Problem statement -
Look through the listing below and work out how many of its lines hold the word "placement". Give only the number.

Data supplied -
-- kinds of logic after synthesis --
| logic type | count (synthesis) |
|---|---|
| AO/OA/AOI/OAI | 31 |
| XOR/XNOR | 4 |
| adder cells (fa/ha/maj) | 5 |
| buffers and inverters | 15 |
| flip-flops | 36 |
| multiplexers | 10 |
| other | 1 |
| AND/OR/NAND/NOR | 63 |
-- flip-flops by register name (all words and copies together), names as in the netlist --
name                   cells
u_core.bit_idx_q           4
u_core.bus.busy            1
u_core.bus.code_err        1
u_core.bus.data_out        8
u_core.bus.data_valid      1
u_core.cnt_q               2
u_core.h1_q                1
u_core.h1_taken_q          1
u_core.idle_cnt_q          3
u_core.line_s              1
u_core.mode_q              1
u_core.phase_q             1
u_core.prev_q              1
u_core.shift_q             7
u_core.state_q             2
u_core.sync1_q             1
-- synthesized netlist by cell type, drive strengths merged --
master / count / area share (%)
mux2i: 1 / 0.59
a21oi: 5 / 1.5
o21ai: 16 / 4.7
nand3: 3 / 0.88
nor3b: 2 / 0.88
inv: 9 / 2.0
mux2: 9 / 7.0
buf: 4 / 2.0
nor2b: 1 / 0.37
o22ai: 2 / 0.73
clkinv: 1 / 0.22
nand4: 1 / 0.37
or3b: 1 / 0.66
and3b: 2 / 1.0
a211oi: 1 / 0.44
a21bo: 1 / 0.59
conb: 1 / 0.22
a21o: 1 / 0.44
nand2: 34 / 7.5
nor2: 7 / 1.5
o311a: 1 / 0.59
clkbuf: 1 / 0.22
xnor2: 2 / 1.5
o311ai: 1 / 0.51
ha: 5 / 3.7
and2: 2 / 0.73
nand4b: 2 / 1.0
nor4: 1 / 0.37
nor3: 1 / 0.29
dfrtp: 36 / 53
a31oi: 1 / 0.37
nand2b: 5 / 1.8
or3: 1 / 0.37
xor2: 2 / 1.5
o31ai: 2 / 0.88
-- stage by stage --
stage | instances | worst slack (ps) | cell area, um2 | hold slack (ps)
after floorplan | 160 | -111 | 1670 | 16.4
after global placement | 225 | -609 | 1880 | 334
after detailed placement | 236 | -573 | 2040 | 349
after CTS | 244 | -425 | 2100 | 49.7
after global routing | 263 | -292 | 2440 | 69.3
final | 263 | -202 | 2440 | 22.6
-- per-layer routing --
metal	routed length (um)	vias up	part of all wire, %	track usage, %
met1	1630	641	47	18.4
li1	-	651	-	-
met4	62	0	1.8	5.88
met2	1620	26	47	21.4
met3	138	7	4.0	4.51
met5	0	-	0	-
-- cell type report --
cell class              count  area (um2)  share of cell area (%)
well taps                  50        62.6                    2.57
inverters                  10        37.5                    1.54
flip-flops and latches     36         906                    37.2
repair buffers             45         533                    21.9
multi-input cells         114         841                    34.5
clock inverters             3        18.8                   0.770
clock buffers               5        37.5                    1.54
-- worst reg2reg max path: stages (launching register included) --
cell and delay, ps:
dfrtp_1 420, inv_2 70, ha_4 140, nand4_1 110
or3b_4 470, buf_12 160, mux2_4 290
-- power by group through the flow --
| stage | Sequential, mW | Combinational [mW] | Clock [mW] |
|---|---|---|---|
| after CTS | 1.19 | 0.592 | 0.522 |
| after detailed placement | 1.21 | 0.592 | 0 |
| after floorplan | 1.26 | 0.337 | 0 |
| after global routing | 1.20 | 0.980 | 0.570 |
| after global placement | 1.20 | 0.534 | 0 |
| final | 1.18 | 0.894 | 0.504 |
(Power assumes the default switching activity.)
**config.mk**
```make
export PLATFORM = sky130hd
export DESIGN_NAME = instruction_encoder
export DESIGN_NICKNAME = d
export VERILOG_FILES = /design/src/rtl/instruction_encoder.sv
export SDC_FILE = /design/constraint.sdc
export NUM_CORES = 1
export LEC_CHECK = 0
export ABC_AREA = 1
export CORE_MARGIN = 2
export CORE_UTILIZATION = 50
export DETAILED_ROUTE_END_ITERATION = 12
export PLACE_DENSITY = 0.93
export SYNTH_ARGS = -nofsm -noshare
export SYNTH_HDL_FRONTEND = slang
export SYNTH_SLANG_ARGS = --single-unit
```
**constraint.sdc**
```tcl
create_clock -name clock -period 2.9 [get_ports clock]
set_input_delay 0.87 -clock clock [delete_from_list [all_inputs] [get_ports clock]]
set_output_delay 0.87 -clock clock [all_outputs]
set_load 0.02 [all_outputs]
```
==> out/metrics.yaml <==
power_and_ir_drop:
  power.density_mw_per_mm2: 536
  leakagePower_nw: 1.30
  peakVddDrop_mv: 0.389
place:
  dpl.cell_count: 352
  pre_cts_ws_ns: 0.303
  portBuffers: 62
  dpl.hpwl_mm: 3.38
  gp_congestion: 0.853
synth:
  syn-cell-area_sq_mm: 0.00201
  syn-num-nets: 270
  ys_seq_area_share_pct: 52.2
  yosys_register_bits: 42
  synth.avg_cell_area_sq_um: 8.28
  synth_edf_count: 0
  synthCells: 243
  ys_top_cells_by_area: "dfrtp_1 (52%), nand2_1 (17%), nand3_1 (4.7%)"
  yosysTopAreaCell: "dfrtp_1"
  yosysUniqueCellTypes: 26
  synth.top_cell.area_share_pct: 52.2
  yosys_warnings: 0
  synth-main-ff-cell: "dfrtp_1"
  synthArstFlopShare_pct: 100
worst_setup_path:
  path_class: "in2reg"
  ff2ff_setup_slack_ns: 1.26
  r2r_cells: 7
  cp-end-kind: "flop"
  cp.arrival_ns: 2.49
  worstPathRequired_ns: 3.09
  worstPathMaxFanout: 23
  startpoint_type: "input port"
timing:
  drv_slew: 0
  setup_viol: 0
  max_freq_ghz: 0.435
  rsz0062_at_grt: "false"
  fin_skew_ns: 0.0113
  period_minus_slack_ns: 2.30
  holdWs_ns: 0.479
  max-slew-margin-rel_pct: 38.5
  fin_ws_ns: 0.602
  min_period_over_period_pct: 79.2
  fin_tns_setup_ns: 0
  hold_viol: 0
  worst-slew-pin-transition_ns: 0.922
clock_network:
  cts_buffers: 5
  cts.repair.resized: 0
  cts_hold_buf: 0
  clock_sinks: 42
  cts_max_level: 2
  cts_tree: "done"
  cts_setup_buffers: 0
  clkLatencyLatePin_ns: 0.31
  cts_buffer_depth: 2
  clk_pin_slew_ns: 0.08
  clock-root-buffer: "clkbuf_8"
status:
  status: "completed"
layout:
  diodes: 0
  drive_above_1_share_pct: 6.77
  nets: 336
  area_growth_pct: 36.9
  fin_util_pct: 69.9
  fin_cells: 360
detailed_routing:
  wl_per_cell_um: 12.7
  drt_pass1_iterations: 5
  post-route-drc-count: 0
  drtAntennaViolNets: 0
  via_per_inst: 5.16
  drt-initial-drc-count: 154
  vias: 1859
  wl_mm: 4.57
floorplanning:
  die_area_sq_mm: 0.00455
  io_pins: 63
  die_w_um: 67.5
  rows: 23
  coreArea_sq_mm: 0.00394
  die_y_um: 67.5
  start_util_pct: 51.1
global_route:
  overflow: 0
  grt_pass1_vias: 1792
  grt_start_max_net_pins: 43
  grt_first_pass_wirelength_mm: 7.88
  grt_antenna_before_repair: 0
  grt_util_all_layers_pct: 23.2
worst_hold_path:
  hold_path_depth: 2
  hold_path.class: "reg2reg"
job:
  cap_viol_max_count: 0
## config.mk

```make
export PLATFORM = sky130hd
export DESIGN_NAME = sw_word_entry_flat
export DESIGN_NICKNAME = d
export VERILOG_FILES = /design/src/rtl/sw_word_entry_pkg.sv /design/src/rtl/sw_word_entry_if.sv /design/src/rtl/sw_word_entry_key_debounce.sv /design/src/rtl/sw_word_entry.sv /design/src/flat_wrapper.sv
export SDC_FILE = /design/constraint.sdc
export NUM_CORES = 1
export LEC_CHECK = 0
export CAP_MARGIN = 20
export CORE_MARGIN = 10
export CORE_UTILIZATION = 30
export CTS_CLUSTER_DIAMETER = 120
export DETAILED_ROUTE_END_ITERATION = 7
export PLACE_DENSITY_LB_ADDON = 0.2
export SYNTH_ARGS = -nofsm -noshare
export SYNTH_HDL_FRONTEND = slang
export SYNTH_SLANG_ARGS = --single-unit
```

## constraint.sdc

```tcl
create_clock -name clk -period 2.95 [get_ports clk]
set_clock_uncertainty 0.1 [all_clocks]
set_input_delay 0.295 -clock clk [delete_from_list [all_inputs] [get_ports clk]]
set_output_delay 0.295 -clock clk [all_outputs]
set_load 0.02 [all_outputs]
```

## src/rtl/sw_word_entry_pkg.sv

```systemverilog
// Shared types and constants for the hex-nibble word entry block.
package sw_entry_pkg;

  localparam int NIBBLES_PER_WORD = 8;
  localparam int NIBBLE_W         = 4;
  localparam int WORD_W           = 32;
  localparam int COUNT_W          = 4;

  typedef enum logic {
    ENTRY = 1'b0,
    HOLD  = 1'b1
  } entry_state_t;

  // Nibble count saturates once a full word has been keyed in.
  function automatic logic [COUNT_W-1:0] sat_inc_count(input logic [COUNT_W-1:0] count);
    if (count >= COUNT_W'(NIBBLES_PER_WORD)) begin
      return COUNT_W'(NIBBLES_PER_WORD);
    end
    return count + 1'b1;
  endfunction

endpackage

```

## src/rtl/sw_word_entry_if.sv

```systemverilog
// Committed-word handshake towards the system data-in port.
interface sw_word_entry_if;

  logic [sw_entry_pkg::WORD_W-1:0] data_word;
  logic                            data_valid;
  logic                            data_ack;

  modport master (
    output data_word,
    output data_valid,
    input  data_ack
  );

  modport slave (
    input  data_word,
    input  data_valid,
    output data_ack
  );

endinterface

```

## src/rtl/sw_word_entry_key_debounce.sv

```systemverilog
// Push-button conditioner: synchronizer, stability counter, one-cycle press pulse
// on a debounced 1->0 transition of the active-low input.
module key_debounce #(
  parameter int DEBOUNCE_CYCLES = 500000,
  parameter int SYNC_STAGES     = 2
) (
  input  logic clk,
  input  logic rst,
  input  logic key_n,
  output logic press_pulse
);

  localparam int CNT_W = (DEBOUNCE_CYCLES > 1) ? $clog2(DEBOUNCE_CYCLES) : 1;
  localparam logic [CNT_W-1:0] CNT_MAX = CNT_W'(DEBOUNCE_CYCLES - 1);

  logic [SYNC_STAGES-1:0] sync_reg;
  logic [CNT_W-1:0]       cnt_reg;
  logic                   prev_reg;
  logic                   level_reg;
  logic                   pulse_reg;
  logic                   sync_level;

  assign sync_level  = sync_reg[SYNC_STAGES-1];
  assign press_pulse = pulse_reg;

  always_ff @(posedge clk) begin
    if (rst) begin
      sync_reg  <= '1;
      cnt_reg   <= '0;
      prev_reg  <= 1'b1;
      level_reg <= 1'b1;
      pulse_reg <= 1'b0;
    end else begin
      sync_reg[0] <= key_n;
      for (int i = 1; i < SYNC_STAGES; i++) begin
        sync_reg[i] <= sync_reg[i-1];
      end
      prev_reg  <= sync_level;
      pulse_reg <= 1'b0;
      if (sync_level != prev_reg) begin
        cnt_reg <= '0;
      end else begin
        if (cnt_reg != CNT_MAX) begin
          cnt_reg <= cnt_reg + 1'b1;
        end
        // Accept the level only once it has been stable long enough; the
        // equality guard keeps a fresh edge from riding a saturated counter.
        if (cnt_reg == CNT_MAX) begin
          level_reg <= sync_level;
          pulse_reg <= level_reg & ~sync_level;
        end
      end
    end
  end

endmodule

```

## src/rtl/sw_word_entry.sv

```systemverilog
// Keys a 32-bit word in one hex nibble at a time and hands it off with valid/ack.
module sw_word_entry
  import sw_entry_pkg::*;
#(
  parameter int DEBOUNCE_CYCLES = 500000,
  parameter int SYNC_STAGES     = 2
) (
  input  logic                clk,
  input  logic                rst,
  input  logic [NIBBLE_W-1:0] sw_nibble,
  input  logic                key_enter_n,
  input  logic                key_commit_n,
  sw_word_entry_if.master     data_bus,
  output logic [WORD_W-1:0]   entry_word,
  output logic [COUNT_W-1:0]  nibble_count,
  output logic                busy
);

  logic [1:0] keys_n;
  logic [1:0] pulses;
  logic       enter_pulse;
  logic       commit_pulse;

  assign keys_n       = {key_commit_n, key_enter_n};
  assign enter_pulse  = pulses[0];
  assign commit_pulse = pulses[1];

  genvar gi;
  generate
    for (gi = 0; gi < 2; gi++) begin : g_key
      key_debounce #(
        .DEBOUNCE_CYCLES(DEBOUNCE_CYCLES),
        .SYNC_STAGES    (SYNC_STAGES)
      ) u_key_debounce (
        .clk        (clk),
        .rst        (rst),
        .key_n      (keys_n[gi]),
        .press_pulse(pulses[gi])
      );
    end
  endgenerate

  entry_state_t state_reg;
  entry_state_t state_next;

  logic [WORD_W-1:0]  entry_word_reg;
  logic [WORD_W-1:0]  data_word_reg;
  logic [COUNT_W-1:0] nibble_count_reg;
  logic               data_valid_reg;
  logic [WORD_W-1:0]  shifted_word;
  logic               do_shift;
  logic               do_commit;
  logic               do_release;

  always_ff @(posedge clk) begin
    if (rst) begin
      state_reg <= ENTRY;
    end else begin
      state_reg <= state_next;
    end
  end

  always_comb begin
    state_next = state_reg;
    case (state_reg)
      ENTRY:   if (commit_pulse)      state_next = HOLD;
      HOLD:    if (data_bus.data_ack) state_next = ENTRY;
      default: state_next = ENTRY;
    endcase
  end

  always_comb begin
    do_shift   = 1'b0;
    do_commit  = 1'b0;
    do_release = 1'b0;
    case (state_reg)
      ENTRY: begin
        do_shift  = enter_pulse;
        do_commit = commit_pulse;
      end
      HOLD:    do_release = data_bus.data_ack;
      default: ;
    endcase
  end

  assign shifted_word = {entry_word_reg[WORD_W-NIBBLE_W-1:0], sw_nibble};

  always_ff @(posedge clk) begin
    if (rst) begin
      entry_word_reg   <= '0;
      data_word_reg    <= '0;
      nibble_count_reg <= '0;
      data_valid_reg   <= 1'b0;
    end else begin
      // A same-cycle enter is folded into the committed word before it is cleared.
      if (do_commit) begin
        data_word_reg    <= do_shift ? shifted_word : entry_word_reg;
        data_valid_reg   <= 1'b1;
        entry_word_reg   <= '0;
        nibble_count_reg <= '0;
      end else if (do_shift) begin
        entry_word_reg   <= shifted_word;
        nibble_count_reg <= sat_inc_count(nibble_count_reg);
      end
      if (do_release) begin
        data_valid_reg <= 1'b0;
      end
    end
  end

  assign data_bus.data_word  = data_word_reg;
  assign data_bus.data_valid = data_valid_reg;
  assign entry_word          = entry_word_reg;
  assign nibble_count        = nibble_count_reg;
  assign busy                = (state_reg == HOLD);

endmodule
```

## src/flat_wrapper.sv

```systemverilog
// flat-port wrapper written by rule: the top's interface ports become plain ports
module sw_word_entry_flat import sw_entry_pkg::*;
#(
  parameter int DEBOUNCE_CYCLES = 500000,
  parameter int SYNC_STAGES     = 2
)
  (clk, rst, sw_nibble, key_enter_n, key_commit_n, entry_word, nibble_count, busy, data_bus_data_word, data_bus_data_valid, data_bus_data_ack);
  sw_word_entry_if data_bus_i ();
  input  logic clk;
  input  logic rst;
  input  logic [NIBBLE_W-1:0] sw_nibble;
  input  logic key_enter_n;
  input  logic key_commit_n;
  output logic [WORD_W-1:0] entry_word;
  output logic [COUNT_W-1:0] nibble_count;
  output logic busy;
  output wire logic [$bits(data_bus_i.data_word)-1:0] data_bus_data_word;
  output wire logic [$bits(data_bus_i.data_valid)-1:0] data_bus_data_valid;
  input wire logic [$bits(data_bus_i.data_ack)-1:0] data_bus_data_ack;
  assign data_bus_data_word = data_bus_i.data_word;
  assign data_bus_data_valid = data_bus_i.data_valid;
  assign data_bus_i.data_ack = data_bus_data_ack;
  sw_word_entry #(.DEBOUNCE_CYCLES(DEBOUNCE_CYCLES), .SYNC_STAGES(SYNC_STAGES)) u_core (.clk(clk), .rst(rst), .sw_nibble(sw_nibble), .key_enter_n(key_enter_n), .key_commit_n(key_commit_n), .data_bus(data_bus_i), .entry_word(entry_word), .nibble_count(nibble_count), .busy(busy));
endmodule
```

==> results.ini, run 1 <==
[power]
p_seq_frac=0.444
p_per_area_nw_per_um2=597.8
clockPowerShare=0.536
total_power_uw=3646
vdd_drop_max_mv=0.3781
netSwitchingFraction=0.2041
p_comb_frac=0.020
p_switching_uw=744.2
intPower_uw=2902
leakagePower_uw=0.002069

[logic_synthesis]
synth_top_area_share=0.5117
yosys_warnings=0
ys_top_cells_by_count=118 x dfxtp_1, 58 x nor2_1, 47 x nand2_1, 42 x o21ai_0, 32 x mux2i_1
synth_cell_types=47
async_flop_share=0
synth-main-ff-cell=dfxtp_1
synth_most_common_cell=dfxtp_1
yosysTopAreaCell=dfxtp_1
syn_nets=511
synth_area_um2=4617
ys_ff_latch=118
avgSynthCellArea_um2=9.271
synthCells=498
synthTopCellsByArea=dfxtp_1 51%, mux2i_1 6.9%, nor2_1 4.7%
seq_area_frac_synth=0.5117
synth_edf_count=0

[place]
io_buffers=78
post-dp-hpwl_mm=7.994
dpl_cell_area_um2=5538
gp_congestion=0.7750

[worst_setup_path]
worst_setup_path_end_kind=flip-flop
cp.arrival_ps=2330
criticalPathCategory=reg2reg
r2r_start=u_core.g_key[1].u_key_debounce.cnt_reg[0]
start_kind=flip-flop
startpoint=u_core.g_key[1].u_key_debounce.cnt_reg[0]
timing.rr.end=u_core.g_key[1].u_key_debounce.level_reg
worstPathRequired_ps=3140
crit_end=u_core.g_key[1].u_key_debounce.level_reg
crit_fanout=9
rrSetupSlack_ps=810
ff2ff_path_depth=5

[layout]
final_layout_size_suffix_gt1_frac=0.08090
layout.nets=584
diodes=0
area_delta_synth_final_pct=32.11
largest_reg_flops=38
post-route-cell-area_um2=6100

[detailed_routing]
drt-total-wl_mm=11.47
wl_per_cell_um=14.92
drc=0
dr.first_iter.drc_count=183
via_per_inst=4.919
vias=3783
dr.pass1.iters=4
postRouteAntennaNets=0

[clock_tree]
ctsHoldBuffers=0
cts_resized=0
htreeDepth=4
cts_root_buf=clkbuf_16
cts_made_buffers=17
postCtsSetupBuffers=0
cts_max_path_buffers=2
clock_latency_ps=410
tritoncts=yes
clock_sinks=118
clkTransAtPathRegs_ps=50

[sta]
worst_pin_slew_ps=670.9
slew_violations=0
fmax_mhz=466.4
slew_headroom=0.5513
rsz0062_at_grt=false
setup_tns_ps=0
setup_violations=0
finalHoldViolations=0
min_period_over_period=0.7268
layout_min_cycle_time_ps=2144

[floorplanning]
initial_core_util=0.3048
dieArea_um2=20750
chipWidth_um=144.1
ios=79
dieHeight_um=144.1
num_rows=45
core_area_um2=15150

[global_route]
grt_max_degree=37
antenna_found_initial=0
grt_pass1_wl_mm=18.64
overflow=0
grt_usage=0.1134
first_global_vias=3695

[run_status]
status=complete, no violations

[hold_path]
hold_path.class=reg2reg

[job]
maxCapViolCount=0
===== config.mk =====
export PLATFORM = sky130hd
export DESIGN_NAME = reg_dump_engine
export DESIGN_NICKNAME = d
export VERILOG_FILES = /design/src/rtl/reg_dump_engine.sv
export SDC_FILE = /design/constraint.sdc
export NUM_CORES = 1
export LEC_CHECK = 0
export ABC_AREA = 1
export CORE_ASPECT_RATIO = 1.4
export CORE_MARGIN = 8
export CORE_UTILIZATION = 42
export CTS_CLUSTER_DIAMETER = 60
export DETAILED_ROUTE_END_ITERATION = 8
export GPL_TIMING_DRIVEN = 0
export PLACE_DENSITY = 0.89
export SLEW_MARGIN = 10
export SYNTH_ARGS = -nofsm -noshare
export SYNTH_HDL_FRONTEND = slang
export SYNTH_SLANG_ARGS = --single-unit

===== constraint.sdc =====
create_clock -name Clk -period 2.1 [get_ports Clk]
set_input_delay 0.42 -clock Clk [delete_from_list [all_inputs] [get_ports Clk]]
set_output_delay 0.42 -clock Clk [all_outputs]
set_load 0.01 [all_outputs]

Response area -
4